Chronic refractory hypotension is a rare but significant mortality risk in renal failure patients. Such aberrant physiology usually deems patient unfit for renal transplant surgery. Exercise stimulates the mechano-chemoreceptors in the skeletal muscle thereby modulating the sympathetic effects on blood pressure regulation. The haemodynamic response to dynamic exercise in such patients has not been previously investigated. We present a case with severe chronic hypotension who underwent exercise testing before and after renal transplantation, with marked differences in blood pressure response to exercise.

Case Presentation

A 40-year old haemodialysis-dependent patient with a 2 year history of refractory hypotension (≤80/50 mmHg) was referred for living donor renal transplantation at our tertiary centre. Each dialysis session was often less than 2 h and 30 min due to symptomatic hypotension.
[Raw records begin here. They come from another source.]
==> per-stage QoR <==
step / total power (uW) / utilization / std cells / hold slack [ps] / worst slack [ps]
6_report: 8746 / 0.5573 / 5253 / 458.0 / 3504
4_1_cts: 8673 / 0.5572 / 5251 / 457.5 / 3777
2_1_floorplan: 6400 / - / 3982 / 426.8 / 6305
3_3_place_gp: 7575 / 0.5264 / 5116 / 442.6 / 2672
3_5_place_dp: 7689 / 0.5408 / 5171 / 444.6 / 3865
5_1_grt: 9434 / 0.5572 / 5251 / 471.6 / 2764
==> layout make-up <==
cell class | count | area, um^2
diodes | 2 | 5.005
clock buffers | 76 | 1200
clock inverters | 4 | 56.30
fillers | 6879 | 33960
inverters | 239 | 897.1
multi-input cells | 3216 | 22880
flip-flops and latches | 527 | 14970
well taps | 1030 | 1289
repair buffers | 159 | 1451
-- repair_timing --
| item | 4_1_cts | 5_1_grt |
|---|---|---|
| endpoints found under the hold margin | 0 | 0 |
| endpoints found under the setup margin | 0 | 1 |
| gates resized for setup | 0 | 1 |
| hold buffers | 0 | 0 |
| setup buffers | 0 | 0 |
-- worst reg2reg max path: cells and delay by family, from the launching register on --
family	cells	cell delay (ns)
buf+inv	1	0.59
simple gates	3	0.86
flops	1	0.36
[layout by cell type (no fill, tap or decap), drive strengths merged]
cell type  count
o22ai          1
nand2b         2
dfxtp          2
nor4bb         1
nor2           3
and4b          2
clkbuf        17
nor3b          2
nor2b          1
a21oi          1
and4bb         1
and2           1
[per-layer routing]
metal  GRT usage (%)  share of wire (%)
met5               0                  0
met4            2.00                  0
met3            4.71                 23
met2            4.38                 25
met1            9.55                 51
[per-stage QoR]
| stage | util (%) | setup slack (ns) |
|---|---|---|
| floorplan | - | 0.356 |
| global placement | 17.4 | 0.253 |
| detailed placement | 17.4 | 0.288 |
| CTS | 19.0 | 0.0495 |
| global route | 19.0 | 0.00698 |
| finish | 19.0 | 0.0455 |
## src/hdl/pva_pkg.sv

```systemverilog
// ----------------------------------------------------------------------------
// pva_pkg
// shared types, opcodes and constants for the voice allocator
// ----------------------------------------------------------------------------
`default_nettype none

package pva_pkg;

  localparam int DEF_VOICE_COUNT = 32;
  localparam int DEF_PART_COUNT  = 4;
  localparam int DEF_LANE_COUNT  = 16;

  localparam int IN_W  = 40;   // 39 bits of fields padded to bytes
  localparam int OUT_W = 112;  // 105 bits of fields padded to bytes

  localparam logic [9:0] VEL_FLOOR = 10'd20;

  typedef enum logic [2:0] {
    OP_NOTE_ON    = 3'd0,
    OP_NOTE_OFF   = 3'd1,
    OP_LANE_ON    = 3'd2,
    OP_LANE_OFF   = 3'd3,
    OP_SUSTAIN    = 3'd4,
    OP_LANE_UPD   = 3'd5,
    OP_ALL_OFF    = 3'd6,
    OP_FINISHED   = 3'd7
  } op_t;

  typedef enum logic {
    REG_DETUNE_SCALE = 1'b0,
    REG_PART_ARTIC   = 1'b1
  } reg_t;

  typedef enum logic [1:0] {
    ST_IDLE,
    ST_SCAN,
    ST_APPLY,
    ST_OUT
  } state_t;

  // command broadcast to every cell
  typedef struct packed {
    logic       apply;     // commit state change
    op_t        op;
    logic [1:0] part;
    logic [3:0] lane;
    logic [6:0] note;
    logic [3:0] artic;
    logic       sus;
    logic       part_sus;  // current sustain of the part
    logic       sus_drop;  // sustain goes 1 to 0
    logic       alloc;     // this item allocates
    logic [4:0] alloc_idx;
    logic       lane_on;
    logic [4:0] vid;
  } cell_cmd_t;

  // per cell status
  typedef struct packed {
    logic rel;
    logic upd;
  } cell_stat_t;

endpackage

`default_nettype wire

```

## src/hdl/polyphonic_voice_allocator_unit.sv

```systemverilog
// ----------------------------------------------------------------------------
// polyphonic_voice_allocator_unit
// voice table for a polyphonic synth built as a row of voice cells
// ----------------------------------------------------------------------------
// A request is accepted in the idle cycle and then passes a scan cycle in
// which first-free and first-carry tokens ripple through the row of voice
// cells and the humanize hash is reduced, an apply cycle that commits the
// cell updates and loads the result register, and the output cycle in
// which the result is offered. The next request is taken once the result
// is handed over; an output stall stretches the output cycle. Rejected
// requests give an all-zero result and change nothing.
`default_nettype none

module polyphonic_voice_allocator_unit #(
  parameter int VOICE_COUNT = pva_pkg::DEF_VOICE_COUNT,
  parameter int PART_COUNT  = pva_pkg::DEF_PART_COUNT,
  parameter int LANE_COUNT  = pva_pkg::DEF_LANE_COUNT
) (
  input  wire logic                     clk,
  input  wire logic                     rst,
  input  wire logic                     s_axis_tvalid,
  output logic                          s_axis_tready,
  // opcode[2:0] part[5:3] lane[10:6] note[17:11] velocity[27:18]
  // articulation[31:28] sustain_flag[32] gesture_flag[33] voice_id[38:34]
  input  wire logic [pva_pkg::IN_W-1:0] s_axis_tdata,
  output logic                          m_axis_tvalid,
  input  wire logic                     m_axis_tready,
  // accepted[0] voice_index[5:1] stolen[6] detune_q8[20:7] velocity_out[30:21]
  // articulation_out[34:31] carry_valid[35] carry_voice[40:36]
  // released_mask[72:41] updated_mask[104:73], zero above
  output logic [pva_pkg::OUT_W-1:0]     m_axis_tdata,
  input  wire logic                     cfg_we,
  input  wire logic                     cfg_index,
  input  wire logic [15:0]              cfg_data
);
  import pva_pkg::*;

  state_t state, state_next;

  // configuration registers
  logic [9:0]  detune_scale;
  logic [15:0] part_artic;

  always_ff @(posedge clk) begin
    if (rst) begin
      detune_scale <= '0;
      part_artic   <= '0;
    end else if (cfg_we) begin
      unique case (reg_t'(cfg_index))
        REG_DETUNE_SCALE: detune_scale <= cfg_data[9:0];
        REG_PART_ARTIC:   part_artic   <= cfg_data;
        default: ;
      endcase
    end
  end

  // captured request
  logic [IN_W-1:0] req;
  op_t         op;
  logic [2:0]  part;
  logic [4:0]  lane, vid;
  logic [6:0]  note;
  logic [9:0]  vel;
  logic [3:0]  artic;
  logic        sus, gest;
  assign op    = op_t'(req[2:0]);
  assign part  = req[5:3];
  assign lane  = req[10:6];
  assign note  = req[17:11];
  assign vel   = req[27:18];
  assign artic = req[31:28];
  assign sus   = req[32];
  assign gest  = req[33];
  assign vid   = req[38:34];

  logic part_ok, lane_ok, ok;
  always_comb begin
    part_ok = 32'(part) < PART_COUNT;
    lane_ok = 32'(lane) < LANE_COUNT;
    unique case (op)
      OP_NOTE_ON, OP_NOTE_OFF, OP_SUSTAIN: ok = part_ok;
      OP_LANE_ON, OP_LANE_OFF:             ok = part_ok && lane_ok;
      OP_LANE_UPD:                         ok = lane_ok;
      OP_ALL_OFF:                          ok = 1'b1;
      default:                             ok = 32'(vid) < VOICE_COUNT;
    endcase
  end

  // part sustain flags
  logic [3:0] part_sus;

  // hash reduction: h <= 17*3+7*127+3*15 = 985; h mod 11 by reciprocal
  logic [9:0]  hash;
  logic [9:0]  quot;
  logic [10:0] rem_w;
  logic signed [4:0]  step;
  logic signed [4:0]  step_r;
  always_comb begin
    hash  = 10'(part) * 10'd17 + 10'(note) * 10'd7
            + (op == OP_LANE_ON ? 10'(lane) * 10'd3 : 10'd0);
    quot  = 10'((20'(hash) * 20'd745) >> 13);
    rem_w = 11'(hash) - 11'(quot) * 11'd11;
    if (rem_w >= 11'd11) rem_w = rem_w - 11'd11;
    step  = 5'(signed'({1'b0, rem_w[3:0]})) - 5'sd5;
  end

  // cell row
  cell_cmd_t  cmd;
  cell_stat_t stat [VOICE_COUNT];
  logic       free_c  [VOICE_COUNT+1];
  logic [4:0] free_i  [VOICE_COUNT+1];
  logic       carry_c [VOICE_COUNT+1];
  logic [4:0] carry_i [VOICE_COUNT+1];
  logic       alloc_op;

  assign free_c[0]  = 1'b0;
  assign free_i[0]  = '0;
  assign carry_c[0] = 1'b0;
  assign carry_i[0] = '0;

  logic       free_r, carry_r;
  logic [4:0] free_idx_r, carry_idx_r;

  assign alloc_op = ok && (op == OP_NOTE_ON || op == OP_LANE_ON);

  always_comb begin
    cmd.apply     = state == ST_APPLY && ok;
    cmd.op        = op;
    cmd.part      = part[1:0];
    cmd.lane      = lane[3:0];
    cmd.note      = note;
    cmd.artic     = op == OP_NOTE_ON ? part_artic[4*part[1:0] +: 4] : artic;
    cmd.sus       = sus;
    cmd.part_sus  = part_sus[part[1:0]];
    cmd.sus_drop  = part_sus[part[1:0]] && !sus;
    cmd.alloc     = alloc_op;
    cmd.alloc_idx = free_r ? free_idx_r : 5'd0;
    cmd.lane_on   = op == OP_LANE_ON;
    cmd.vid       = vid;
  end

  for (genvar g = 0; g < VOICE_COUNT; g++) begin : g_cell
    pva_cell u_cell (
      .clk, .rst,
      .idx          (5'(g)),
      .cmd,
      .free_in      (free_c[g]),
      .free_idx_in  (free_i[g]),
      .free_out     (free_c[g+1]),
      .free_idx_out (free_i[g+1]),
      .carry_in     (carry_c[g]),
      .carry_idx_in (carry_i[g]),
      .carry_out    (carry_c[g+1]),
      .carry_idx_out(carry_i[g+1]),
      .stat         (stat[g])
    );
  end

  logic [31:0] rel_mask, upd_mask;
  always_comb begin
    rel_mask = '0;
    upd_mask = '0;
    for (int i = 0; i < VOICE_COUNT; i++) begin
      rel_mask[i] = stat[i].rel;
      upd_mask[i] = stat[i].upd;
    end
  end

  // result fields
  logic               r_acc, r_stolen, r_carry;
  logic [4:0]         r_vidx, r_cidx;
  logic signed [13:0] r_det;
  logic [9:0]         r_vel;
  logic [3:0]         r_artic;
  logic [31:0]        r_rel, r_upd;

  always_comb begin
    state_next = state;
    unique case (state)
      ST_IDLE:  if (s_axis_tvalid) state_next = ST_SCAN;
      ST_SCAN:  state_next = ST_APPLY;
      ST_APPLY: state_next = ST_OUT;
      ST_OUT:   if (m_axis_tready) state_next = ST_IDLE;
      default:  state_next = ST_IDLE;
    endcase
  end

  always_ff @(posedge clk) begin
    if (rst) state <= ST_IDLE;
    else     state <= state_next;
  end

  assign s_axis_tready = state == ST_IDLE;
  assign m_axis_tvalid = state == ST_OUT;

  always_ff @(posedge clk) begin
    if (rst) begin
      part_sus <= '0;
    end else if (cmd.apply && op == OP_SUSTAIN) begin
      part_sus[part[1:0]] <= sus;
    end
  end

  always_ff @(posedge clk) begin
    if (s_axis_tvalid && s_axis_tready) req <= s_axis_tdata;
    if (state == ST_SCAN) begin
      free_r      <= free_c[VOICE_COUNT];
      free_idx_r  <= free_i[VOICE_COUNT];
      carry_r     <= carry_c[VOICE_COUNT] && gest && op == OP_LANE_ON && ok;
      carry_idx_r <= carry_i[VOICE_COUNT];
      step_r      <= step;
    end
    if (state == ST_APPLY) begin
      r_acc    <= ok;
      r_stolen <= alloc_op && !free_r;
      r_vidx   <= alloc_op ? cmd.alloc_idx : 5'd0;
      r_det    <= alloc_op ? 14'(step_r * signed'({1'b0, detune_scale})) : 14'sd0;
      r_vel    <= alloc_op ? (vel < VEL_FLOOR ? VEL_FLOOR : vel) : 10'd0;
      r_artic  <= alloc_op ? cmd.artic : 4'd0;
      r_carry  <= carry_r;
      r_cidx   <= carry_r ? carry_idx_r : 5'd0;
      r_rel    <= ok ? rel_mask : 32'd0;
      r_upd    <= ok ? upd_mask : 32'd0;
    end
  end

  assign m_axis_tdata = {7'b0000000, r_upd, r_rel, r_cidx, r_carry, r_artic, r_vel,
                         r_det, r_stolen, r_vidx, r_acc};

endmodule

`default_nettype wire

```

## src/hdl/pva_cell.sv

```systemverilog
// ----------------------------------------------------------------------------
// pva_cell
// one voice slot; passes first-free and first-carry search tokens along
// ----------------------------------------------------------------------------
`default_nettype none

module pva_cell (
  input  wire logic               clk,
  input  wire logic               rst,
  input  wire logic [4:0]         idx,
  input  wire pva_pkg::cell_cmd_t cmd,
  input  wire logic               free_in,   // free voice found before this cell
  input  wire logic [4:0]         free_idx_in,
  output logic                    free_out,
  output logic [4:0]              free_idx_out,
  input  wire logic               carry_in,
  input  wire logic [4:0]         carry_idx_in,
  output logic                    carry_out,
  output logic [4:0]              carry_idx_out,
  output pva_pkg::cell_stat_t     stat
);
  import pva_pkg::*;

  logic       active, lane_valid, key_rel, releasing, local_sus;
  logic [6:0] note;
  logic [1:0] part;
  logic [3:0] lane, artic;
  logic       hit_off, hit_lane_off, hit_sus, hit_upd, hit_carry, rel_now;

  always_comb begin
    hit_off      = active && part == cmd.part && !lane_valid && note == cmd.note;
    hit_lane_off = active && part == cmd.part && lane_valid && lane == cmd.lane
                   && note == cmd.note;
    hit_carry    = active && part == cmd.part && lane_valid && lane == cmd.lane;
    hit_sus      = active && part == cmd.part && key_rel && cmd.sus_drop;
    hit_upd      = active && lane_valid && lane == cmd.lane;
    rel_now      = 1'b0;
    unique case (cmd.op)
      OP_NOTE_OFF: rel_now = hit_off && !cmd.part_sus;
      OP_LANE_OFF: rel_now = hit_lane_off && !local_sus;
      OP_SUSTAIN:  rel_now = hit_sus;
      OP_ALL_OFF:  rel_now = active;
      default:     rel_now = 1'b0;
    endcase
    rel_now = rel_now && !releasing;

    free_out      = free_in || !active;
    free_idx_out  = free_in ? free_idx_in : idx;
    carry_out     = carry_in || hit_carry;
    carry_idx_out = carry_in ? carry_idx_in : idx;

    stat.rel       = rel_now;
    stat.upd       = cmd.op == OP_LANE_UPD && hit_upd;
  end

  always_ff @(posedge clk) begin
    if (rst) begin
      active <= 1'b0; lane_valid <= 1'b0; key_rel <= 1'b0;
      releasing <= 1'b0; local_sus <= 1'b0;
      note <= '0; part <= '0; lane <= '0; artic <= '0;
    end else if (cmd.apply) begin
      if (cmd.alloc && cmd.alloc_idx == idx) begin
        active     <= 1'b1;
        note       <= cmd.note;
        part       <= cmd.part;
        lane_valid <= cmd.lane_on;
        lane       <= cmd.lane_on ? cmd.lane : 4'd0;
        key_rel    <= 1'b0;
        releasing  <= 1'b0;
        local_sus  <= cmd.lane_on ? cmd.sus : 1'b0;
        artic      <= cmd.artic;
      end else begin
        if (rel_now) releasing <= 1'b1;
        if ((cmd.op == OP_NOTE_OFF && hit_off) ||
            (cmd.op == OP_LANE_OFF && hit_lane_off)) key_rel <= 1'b1;
        if (stat.upd) begin
          local_sus <= cmd.sus;
          artic     <= cmd.artic;
        end
        if (cmd.op == OP_FINISHED && cmd.vid == idx && active && releasing)
          active <= 1'b0;
      end
    end
  end

endmodule

`default_nettype wire
```

## config.mk

```make
export PLATFORM = sky130hd
export DESIGN_NAME = polyphonic_voice_allocator_unit
export DESIGN_NICKNAME = d
export VERILOG_FILES = /design/src/hdl/pva_pkg.sv /design/src/hdl/polyphonic_voice_allocator_unit.sv /design/src/hdl/pva_cell.sv
export SDC_FILE = /design/constraint.sdc
export NUM_CORES = 2
export LEC_CHECK = 0
export BUFFER_PORTS_ARGS = -buffer_cell sky130_fd_sc_hd__buf_2
export CAP_MARGIN = 10
export CORE_UTILIZATION = 58
export CTS_CLUSTER_DIAMETER = 40
export CTS_CLUSTER_SIZE = 30
export DETAILED_ROUTE_END_ITERATION = 6
export GPL_TIMING_DRIVEN = 0
export PLACE_DENSITY = 0.75
export REMOVE_ABC_BUFFERS = 1
export SLEW_MARGIN = 40
export SYNTH_ARGS = -nofsm -noshare
export SYNTH_HDL_FRONTEND = slang
export SYNTH_HIERARCHICAL = 1
export SYNTH_SLANG_ARGS = --single-unit
```

## constraint.sdc

```tcl
create_clock -name clk -period 30.4 [get_ports clk]
set_input_delay 1.52 -clock clk [delete_from_list [all_inputs] [get_ports clk]]
set_output_delay 1.52 -clock clk [all_outputs]
set_load 0.02 [all_outputs]
```

Word-level counts from Yosys, hierarchy flattened
Cells that the tools add are included.

storage, ports and cells
  output and inout port bits = 114
  register bits after elaboration = 769
  input port bits = 62
  logic and storage cells = 2022

cells by class
  $add $sub $neg = 5
  reductions and logical operators = 1183
  bitwise gates (word level) = 2
  magnitude comparators = 6
  mux-type cells = 364
  equal/unequal tests = 170
  shifts and indexed selects = 1
  multipliers = 6

operator list
  kind                                                                                   count
  1-bit logical AND                                                                      651
  2-bit AND reduction                                                                    165
  1-bit two-way mux                                                                      263
  2-bit nonzero test                                                                     128
  7-bit == test                                                                          32
  5-bit == test (second input constant)                                                  32
  4-bit two-way mux                                                                      35
  1-bit zero test                                                                        131
  4-bit == test                                                                          32
  1-bit case mux with 4 select lines                                                     32
  1-bit logical OR                                                                       95
  5-bit by 4-bit == test with 1-bit output (second input constant)                       16
  2-bit == test                                                                          32
  3-bit two-way mux                                                                      16
  5-bit by 3-bit == test with 1-bit output (second input constant)                       8
  16-bit AND reduction                                                                   2
  5-bit by 2-bit == test with 1-bit output (second input constant)                       4
  10-bit by 10-bit multiplier with 20-bit output (second input constant)                 1
  2-bit two-way mux                                                                      10
  8-bit AND reduction                                                                    2
  16-bit by 5-bit variable part select with 4-bit output                                 1
  5-bit by 11-bit multiplier with 14-bit output                                          1
  3-bit == test (second input constant)                                                  4
  11-bit by 4-bit greater-or-equal comparator with 1-bit output (second input constant)  1
  other kinds (35)                                                                       43

Longest topological paths before layout
  depth after elaboration = 38
  gate-level depth with buffers = 68
  depth with buffers taken out = 48

Cells and area by module
Netlist, hierarchy kept.

by module, submodules not included
  module                           area each (um^2)  cells each  sequential area each (um^2)  times used
  pva_cell                         1222.4            134         360.3                        32
  polyphonic_voice_allocator_unit  12615.8           1104        5475.3                       1

Worst setup path before layout
Ideal clock, no wire load.

  path kind = register -> register
  start = register req[1]
  end = register step_r[4] (data pin)
  path slack = 13609 ps
  period minus slack after synthesis = 16791 ps
  required time = 30139 ps
  arrival time = 16530 ps
  setup time = 261 ps
  buffers on the path = 1
  stages on the path, launching flop included = 43
  cell sequence = edfxtp_1 > clkbuf_1 > nand2_1 > inv_1 > nand2b_1 > fa_1 > inv_1 > fa_1 > a21o_1 > a21oi_1 > o21bai_1 > a21oi_1 > o21bai_1 > a21oi_1 > xor2_1 > ha_1 > fa_1 > inv_1 > [... 7 more ...] > o2111ai_1 > a21oi_1 > xnor2_1 > ha_1 > inv_1 > fa_1 > inv_1 > fa_1 > inv_1 > ha_1 > o21a_1 > nor2_1 > a2111oi_1 > a311oi_2 > nand3b_2 > mux2i_1 > ha_1 > o32a_1

RTL lines
  item                    RTL line                                RTL
  from (decl)             polyphonic_voice_allocator_unit.sv:58   logic [IN_W-1:0] req;
  from (signal assigned)  polyphonic_voice_allocator_unit.sv:205  if (s_axis_tvalid && s_axis_tready) req <= s_axis_tdata;
  to (signal assigned)    polyphonic_voice_allocator_unit.sv:211  step_r <= step;
  to (decl)               polyphonic_voice_allocator_unit.sv:97   logic signed [4:0] step_r;

Worst setup path after layout
  start = register req[13]
  end = register step_r[4] (data pin)

between the ends
  cells in the longest elaborated chain, start to end = 9
  elaborated cells on any way between the ends = 10
  those cells by class = 5 x add/sub; 3 x mul; 1 x order compare; 1 x mux

ends and longest elaborated chain
  item                                                                                               RTL line                                RTL
  7-bit by 3-bit multiplier with 10-bit output *                                                     polyphonic_voice_allocator_unit.sv:99   hash = 10'(part) * 10'd17 + 10'(note) * 10'd7
  8-bit by 10-bit adder with 10-bit output *                                                         polyphonic_voice_allocator_unit.sv:99
  10-bit by 7-bit adder with 10-bit output *                                                         polyphonic_voice_allocator_unit.sv:100  + (op == OP_LANE_ON ? 10'(lane) * 10'd3 : 10'd0);
  10-bit by 10-bit multiplier with 20-bit output                                                     polyphonic_voice_allocator_unit.sv:101  quot = 10'((20'(hash) * 20'd745) >> 13);
  7-bit by 4-bit multiplier with 11-bit output                                                       polyphonic_voice_allocator_unit.sv:102  rem_w = 11'(hash) - 11'(quot) * 11'd11;
  10-bit by 11-bit subtractor with 11-bit output *                                                   polyphonic_voice_allocator_unit.sv:102
  11-bit by 4-bit greater-or-equal comparator with 1-bit output or 4-bit subtractor (tied branches)  polyphonic_voice_allocator_unit.sv:103  if (rem_w >= 11'd11) rem_w = rem_w - 11'd11;
  4-bit two-way mux *                                                                                polyphonic_voice_allocator_unit.sv:103
  4-bit by 3-bit subtractor with 5-bit output *                                                      polyphonic_voice_allocator_unit.sv:104  step = 5'(signed'({1'b0, rem_w[3:0]})) - 5'sd5;
  named net step[4]                                                                                  polyphonic_voice_allocator_unit.sv:96   logic signed [4:0] step;

Mark *: on every way through the listed nets, which the timed path passes. The rest lies on a longest branch.
A chain may end at the register's enable or synchronous reset.
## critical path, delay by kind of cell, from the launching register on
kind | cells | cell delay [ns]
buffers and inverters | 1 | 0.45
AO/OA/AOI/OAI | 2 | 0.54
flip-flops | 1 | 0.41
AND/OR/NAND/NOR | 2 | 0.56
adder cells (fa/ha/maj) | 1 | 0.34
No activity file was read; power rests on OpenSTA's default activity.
As part of the cardiovascular assessment, she underwent haemodynamic evaluation with cardiopulmonary exercise testing. Blood pressure normalized during unloaded pedalling but was exaggerated at maximal workload whereby it rose from 82/50 mmHg to a peak of 201/120 mmHg. Transthoracic echocardiography, tonometric measure of central vascular compliance and myocardial perfusion scan were normal. She subsequently underwent an antibody-incompatible renal transplantation and was vasopressor reliant for 14 days during the post-operative period. Eight weeks following transplant, resting blood pressure was normal and a physiological exercise-haemodynamic response was observed during a repeat cardiopulmonary exercise testing.

Conclusion

This case highlights the potential therapeutic role of unloaded leg cycling exercise during dialysis session to correct chronic hypotension, allowing patients to have greater tolerance to fluid shift. It also adds to existing evidence that sympathetic dysfunction is reversible with renal transplant. Furthermore chronic hypotension with preserved exercise-haemodynamic response and cardiovascular reserve should not preclude these patients from renal transplant surgery.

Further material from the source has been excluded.